Bitcoin ETFs represent an innovative approach, but investors are not necessarily safe

After months of regulatory battles, ten Bitcoin ETFs were approved by the United States SEC on January 10, allowing traditional investors to gain exposure to BTC through publicly traded funds.

7072D885 Bc02 444A Bc4E 16302Af970F8

The ETF's approval is a positive sign of a future innovation-friendly approach from US regulators, DFG's Wo told Cointelegraph.

“Despite lawsuits against several crypto exchanges, the SEC has previously approved Bitcoin ETFs along with Ethereum ETFs. This is a sign that governments are more supportive of regulation than outright banning it, as seen in many other countries where regulators are proposing stricter regulations for licensing crypto-related businesses.

The adoption of the US EFF also prompted other jurisdictions to follow suit. Hong Kong's Securities Regulatory Commission (SFC) may approve the first four positions Bitcoin ETF applications on April 15 after the financial regulator accelerated the approval process for the first ETFs.

Spot Bitcoin ETF Approved: Impact Investing with Mark Yusko. Source: Cointelegraph

Related: Hong Kong regulator fast-tracks Bitcoin spot ETF approvals

Despite significant global regulatory developments around ETFs and crypto exchanges, investors aren't necessarily protected from another FTX-like meltdown, according to DFG's Wo:

Although regulation and compliance have increased in regulated entities, it does not mean that it will not happen again, even if we can expect better risk management from these entities. In general, as long as you don't click on phishing or scam links that can end up draining your wallet, self-maintenance is still the safest as you're in control of your own funds.

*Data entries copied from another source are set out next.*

==> src/rtl/ins_fetcher.sv <==
// Sequential instruction fetcher: walks the PC in +4 steps, one outstanding memory request at a time.
// Optional direct-mapped word cache enabled by defining IFETCH_ICACHE_EN.
module ins_fetcher #(
  parameter logic [31:0] RESET_PC     = 32'h0,
  parameter int unsigned ICACHE_LINES = 16
) (
  input  logic        clk_in,
  input  logic        rst_in,
  input  logic        rdy_in,
  output logic        ins_ready,
  output logic [31:0] ins,
  output logic [31:0] pc,
  input  logic        IFetcher_stall,
  input  logic        IFetcher_clear,
  input  logic [31:0] IFetcher_new_addr,
  output logic        mem_req,
  output logic [31:0] mem_addr,
  input  logic        mem_done,
  input  logic [31:0] mem_data
);

  typedef enum logic [1:0] {IDLE, WAIT, DRAIN} state_t;

  state_t      state, state_d;
  logic [31:0] fetch_pc, fetch_pc_d, ins_d, pc_d, mem_addr_d;
  logic        ins_ready_d, mem_req_d;
  logic        consume, hit;
  logic [31:0] hit_data;

  assign consume = ins_ready && !IFetcher_stall;

`ifdef IFETCH_ICACHE_EN
  // ICACHE_LINES must be a power of two, at least 2.
  localparam int IDX_W = $clog2(ICACHE_LINES);
  localparam int TAG_W = 30 - IDX_W;

  logic [31:0]             c_data [ICACHE_LINES];
  logic [TAG_W-1:0]        c_tag  [ICACHE_LINES];
  logic [ICACHE_LINES-1:0] c_vld;
  logic [IDX_W-1:0]        lk_idx, fl_idx;

  assign lk_idx   = fetch_pc[IDX_W+1:2];
  assign fl_idx   = mem_addr[IDX_W+1:2];
  assign hit      = c_vld[lk_idx] && (c_tag[lk_idx] == fetch_pc[31:IDX_W+2]);
  assign hit_data = c_data[lk_idx];

  // Drained responses are still real memory contents, so they fill too.
  always_ff @(posedge clk_in) begin
    if (!rst_in) begin
      c_vld <= '0;
    end else if (rdy_in && mem_done && state != IDLE) begin
      c_vld[fl_idx]  <= 1'b1;
      c_data[fl_idx] <= mem_data;
      c_tag[fl_idx]  <= mem_addr[31:IDX_W+2];
    end
  end
`else
  assign hit      = 1'b0;
  assign hit_data = '0;
`endif

  always_comb begin
    state_d     = state;
    fetch_pc_d  = fetch_pc;
    ins_d       = ins;
    pc_d        = pc;
    ins_ready_d = ins_ready;
    mem_req_d   = mem_req;
    mem_addr_d  = mem_addr;
    if (consume) ins_ready_d = 1'b0;

    case (state)
      IDLE: begin
        if (!ins_ready || consume) begin
          if (hit) begin
            ins_d       = hit_data;
            pc_d        = fetch_pc;
            ins_ready_d = 1'b1;
            fetch_pc_d  = fetch_pc + 32'd4;
          end else begin
            mem_req_d  = 1'b1;
            mem_addr_d = fetch_pc;
            state_d    = WAIT;
          end
        end
      end
      WAIT: begin
        if (mem_done) begin
          ins_d       = mem_data;
          pc_d        = fetch_pc;
          ins_ready_d = 1'b1;
          fetch_pc_d  = fetch_pc + 32'd4;
          mem_req_d   = 1'b0;
          state_d     = IDLE;
        end
      end
      DRAIN: begin
        if (mem_done) begin
          mem_req_d = 1'b0;
          state_d   = IDLE;
        end
      end
      default: state_d = IDLE;
    endcase

    // Redirect wins over everything above; an in-flight request must still complete.
    if (IFetcher_clear) begin
      fetch_pc_d  = IFetcher_new_addr;
      ins_ready_d = 1'b0;
      ins_d       = ins;
      pc_d        = pc;
      case (state)
        WAIT: begin
          if (mem_done) begin
            mem_req_d = 1'b0;
            state_d   = IDLE;
          end else begin
            state_d   = DRAIN;
          end
        end
        DRAIN: ;
        default: begin
          mem_req_d  = 1'b0;
          mem_addr_d = mem_addr;
          state_d    = IDLE;
        end
      endcase
    end
  end

  always_ff @(posedge clk_in) begin
    if (!rst_in) begin
      state     <= IDLE;
      fetch_pc  <= RESET_PC;
      ins       <= '0;
      pc        <= '0;
      ins_ready <= 1'b0;
      mem_req   <= 1'b0;
      mem_addr  <= '0;
    end else if (rdy_in) begin
      state     <= state_d;
      fetch_pc  <= fetch_pc_d;
      ins       <= ins_d;
      pc        <= pc_d;
      ins_ready <= ins_ready_d;
      mem_req   <= mem_req_d;
      mem_addr  <= mem_addr_d;
    end
  end

endmodule

==> config.mk <==
export PLATFORM = sky130hd
export DESIGN_NAME = ins_fetcher
export DESIGN_NICKNAME = d
export VERILOG_FILES = /design/src/rtl/ins_fetcher.sv
export SDC_FILE = /design/constraint.sdc
export NUM_CORES = 1
export LEC_CHECK = 0
export ABC_AREA = 1
export CAP_MARGIN = 20
export CORE_UTILIZATION = 30
export DETAILED_ROUTE_END_ITERATION = 7
export PLACE_DENSITY_LB_ADDON = 0.3
export SLEW_MARGIN = 0
export SYNTH_ARGS = -nofsm -noshare
export SYNTH_HDL_FRONTEND = slang
export SYNTH_SLANG_ARGS = --single-unit
==> constraint.sdc <==
create_clock -name clk_in -period 2.2 [get_ports clk_in]
set_clock_uncertainty 0.1 [all_clocks]
set_input_delay 0.33 -clock clk_in [delete_from_list [all_inputs] [get_ports clk_in]]
set_output_delay 0.33 -clock clk_in [all_outputs]
set_load 0.02 [all_outputs]
==> impl_table.tex, run 1 <==
\begin{tabular}{lr}
\hline
Metric & Value \\
\hline
\multicolumn{2}{l}{\textbf{Synthesis}} \\
\quad Sequential fraction of the synthesis area & 45.19\% \\
\quad Post-synthesis sequential element count & 132 \\
\quad Post-synthesis cell count & 857 \\
\quad Yosys cell types & 29 \\
\quad Netlist area before placement & 0.005848 mm² \\
\quad Synthesized net count & 932 \\
\quad Synth warn & 0 \\
\quad Avg Cell Area, Syn & 6.824 µm² \\
\multicolumn{2}{l}{\textbf{Drt}} \\
\quad Post-detailed-route via-to-cell ratio & 4.564 \\
\quad Residual DRC count & 0 \\
\quad Initial DRT Pass Iterations & 5 \\
\quad Routed Antenna Nets & 0 \\
\quad Vias after detailed routing & 5888 \\
\quad Average detailed-routed wire length per instance & 14.00 µm \\
\quad Number of DRC markers after the initial detailed-route iteration & 287 \\
\quad Wirelength, routed & 18070 µm \\
\multicolumn{2}{l}{\textbf{Place}} \\
\quad Port-buffer cells & 167 \\
\quad Gp weighted congestion & 0.9605 \\
\quad Post-DP HPWL & 13060 µm \\
\quad Number of instances in the placed design & 1258 \\
\quad Dpl cell area & 0.007854 mm² \\
\multicolumn{2}{l}{\textbf{Floorplanning}} \\
\quad Die footprint & 0.02006 mm² \\
\quad Vertical die dimension & 141.6 µm \\
\quad Placeable core area & 0.01889 mm² \\
\quad Site row count & 50 \\
\quad Starting Density & 30.95\% \\
\quad Ports placed on the boundary & 168 \\
\quad DIE WIDTH & 141.6 µm \\
\multicolumn{2}{l}{\textbf{Setup path}} \\
\quad Termination of the worst setup path & state[1] \\
\quad Origin of the critical flop-to-flop path & state[0] \\
\quad Number of cells on the worst reg-to-reg path & 9 \\
\quad Critical path buffers and inverters & 2 \\
\quad Endpoint class of the critical path & flip-flop \\
\quad Category of the worst setup path launch point & flip-flop \\
\quad Classification of the worst setup path & reg -> reg \\
\quad Endpoint of the lowest-slack register-to-register path & state[1] \\
\quad Worst path cell trace & inv\_1 -> ha\_1 -> inv\_1 -> nor2\_1 -> or2\_2 -> nand2\_1 -> o21ai\_0 -> nand3\_1 -> a21oi\_1 \\
\quad Crit-path most repeated cell & inv\_1 \\
\quad Delay of the slowest cell on the worst path & 390 ps \\
\quad Depth of the critical timing path with buffers and inverters included & 9 \\
\quad Minimum setup slack among reg-to-reg paths & 260 ps \\
\quad Dominant delay contributor by cell family on the critical path & simple AND/OR/NAND/NOR gates \\
\quad Worst setup path startpoint & state[0] \\
\quad Cell at the slowest stage of the critical path & dfxtp\_1 \\
\quad Crit path required time & 2460 ps \\
\quad Crit-path max FO & 4 \\
\quad Signal arrival time at the worst endpoint & 2200 ps \\
\multicolumn{2}{l}{\textbf{Clock network}} \\
\quad Setup fix buffers added after clock tree synthesis & 0 \\
\quad Number of buffers between clock root and the deepest sink & 2 \\
\quad Clock insertion delay at the later pin of the skew report & 430 ps \\
\quad Number of gates resized after CTS & 0 \\
\quad Clock sink count & 132 \\
\quad Total of hold buffers inserted after clock tree synthesis & 0 \\
\quad Clock Tree Root & clkbuf\_16 \\
\quad CTS tree & built \\
\quad Post-CTS clock slew at the launch and capture registers of the worst setup and hold paths & 60 ps \\
\quad CTS HTree Levels & 4 \\
\quad Number of buffers created by CTS & 17 \\
\multicolumn{2}{l}{\textbf{Power and ir drop}} \\
\quad Max VDD drop & 0.5582 mV \\
\quad Pleak & 0.003279 µW \\
\quad Pwr dens & 756.7 mW/mm² \\
\multicolumn{2}{l}{\textbf{Outcome}} \\
\quad Status & complete, no violations \\
\multicolumn{2}{l}{\textbf{Timing}} \\
\quad Post-layout min period & 1943 ps \\
\quad Final Hold Violating Endpoints & 0 \\
\quad Worst hold slack & 237.6 ps \\
\quad RSZ-0062 raised after global routing & false \\
\quad Count of pins over their slew limit & 0 \\
\quad Setup violators final & 0 \\
\quad Tightest slew margin relative to the limit & 71.26\% \\
\quad Final period utilization & 88.34\% \\
\quad Setup tns final & 0 ps \\
\quad Slew @ Worst Pin & 429.4 ps \\
\quad F\_max & 514.6 MHz \\
\multicolumn{2}{l}{\textbf{Cells and area}} \\
\quad Area added between synthesis and finish & 45.27\% \\
\quad Non-Filler Cell Area, Final & 0.008496 mm² \\
\quad Final standard cell count with taps included and fillers excluded & 1290 \\
\quad Most common cell after layout, fill and taps aside & nand2\_1 \\
\quad Ratio of cells with drive above 1 in the final layout & 6.019\% \\
\quad Number of diodes added for antenna fixing & 0 \\
\quad Nets@finish & 1092 \\
\quad Util after Layout & 44.97\% \\
\quad Commonest cells after routing, fill and taps aside & nand2\_1 (199), clkdlybuf4s50\_1 (166), dfxtp\_1 (132), nor2\_1 (131), o21ai\_0 (114) \\
\multicolumn{2}{l}{\textbf{Job}} \\
\quad Maximum Capacitance Violations & 0 \\
\multicolumn{2}{l}{\textbf{Worst hold path}} \\
\quad Path type of the worst min-delay path & in -> reg \\
\multicolumn{2}{l}{\textbf{GRT}} \\
\quad Antenna violations before repair & 0 \\
\quad Pin count of the biggest net entering global routing & 75 \\
\quad First-pass GRT wire length & 29030 µm \\
\quad Gr usage total & 18.71\% \\
\quad Remaining global-route overflow & 0 \\
\quad Number of global-route vias before repair & 5604 \\
\hline
\end{tabular}
## cells in the mapped netlist
master	number	area, µm²
a211oi_1	1	7.510
a21oi_1	89	445.4
a31oi_1	2	12.51
buf_1	3	11.26
buf_2	11	55.05
buf_4	2	15.01
buf_6	2	22.52
clkbuf_1	27	101.4
clkbuf_2	2	10.01
dfxtp_1	132	2643
ha_1	5	62.56
inv_1	74	277.8
inv_2	2	7.510
nand2_1	199	747.0
nand2_2	2	12.51
nand3_1	39	195.2
nand3_2	2	20.02
nand4_1	2	12.51
nor2_1	131	491.7
nor2_2	1	6.260
nor2_4	2	22.52
o211ai_2	1	12.51
o21ai_0	114	570.6
o21ai_1	4	20.02
o221ai_1	1	8.760
o31ai_1	1	7.510
or2_2	1	6.260
xnor2_1	1	8.760
xor2_1	4	35.03
## through the flow
stage                     power [µW]  setup WS (ps)
after floorplan                 2976          569.6
after global placement          3368          186.1
after detailed placement        3374          173.9
after CTS                       6501          266.2
after global routing            6678          29.17
final                           6429          256.6
## routing by layer
metal | GRT usage, % | routed length [µm]
met5 | 0 | 0
met1 | 23.86 | 8345
met2 | 28.93 | 7981
met4 | 6.961 | 327
met3 | 6.615 | 1412
## cell type report
class                           instances  area [µm²]
Fill cell                            1970       10400
Multi-Input combinational cell        602        2714
Sequential cell                       132        2643
Timing Repair Buffer                  188        1887
Clock buffer                           20       436.7
Tap cell                              260       325.3
Inverter                               76       285.3
Clock inverter                         12       205.2
## sequential cells by signal, indices dropped and copies added (netlist names)
name and flops:
mem_addr 32, fetch_pc 32, state 2, ins 32, ins_ready 1, mem_req 1
pc 32
## cell families after synthesis
| group | Yosys count | synth area share, % |
|---|---|---|
| and+or+nand+nor | 379 | 25.89 |
| AOI/OAI and AO/OA | 213 | 18.55 |
| DFF | 132 | 45.19 |
| buffers and inverters | 123 | 8.558 |
| xor gates and xnor gates | 5 | 0.7488 |
| adders and majority gates | 5 | 1.070 |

Related: FTX Moves to Drop 8% Anthroponic Share

12E07Ead Fad3 4353 84D7 39510F363Ac7

Looking forward to 2024 and beyond

The FTX collapse prompted widespread cooperation among global regulators to prevent another high-profile meltdown. Some of the world's leading economies have developed new regulations for crypto exchanges, while Europe has passed the first comprehensive framework for the crypto industry, setting the benchmark for other regulators.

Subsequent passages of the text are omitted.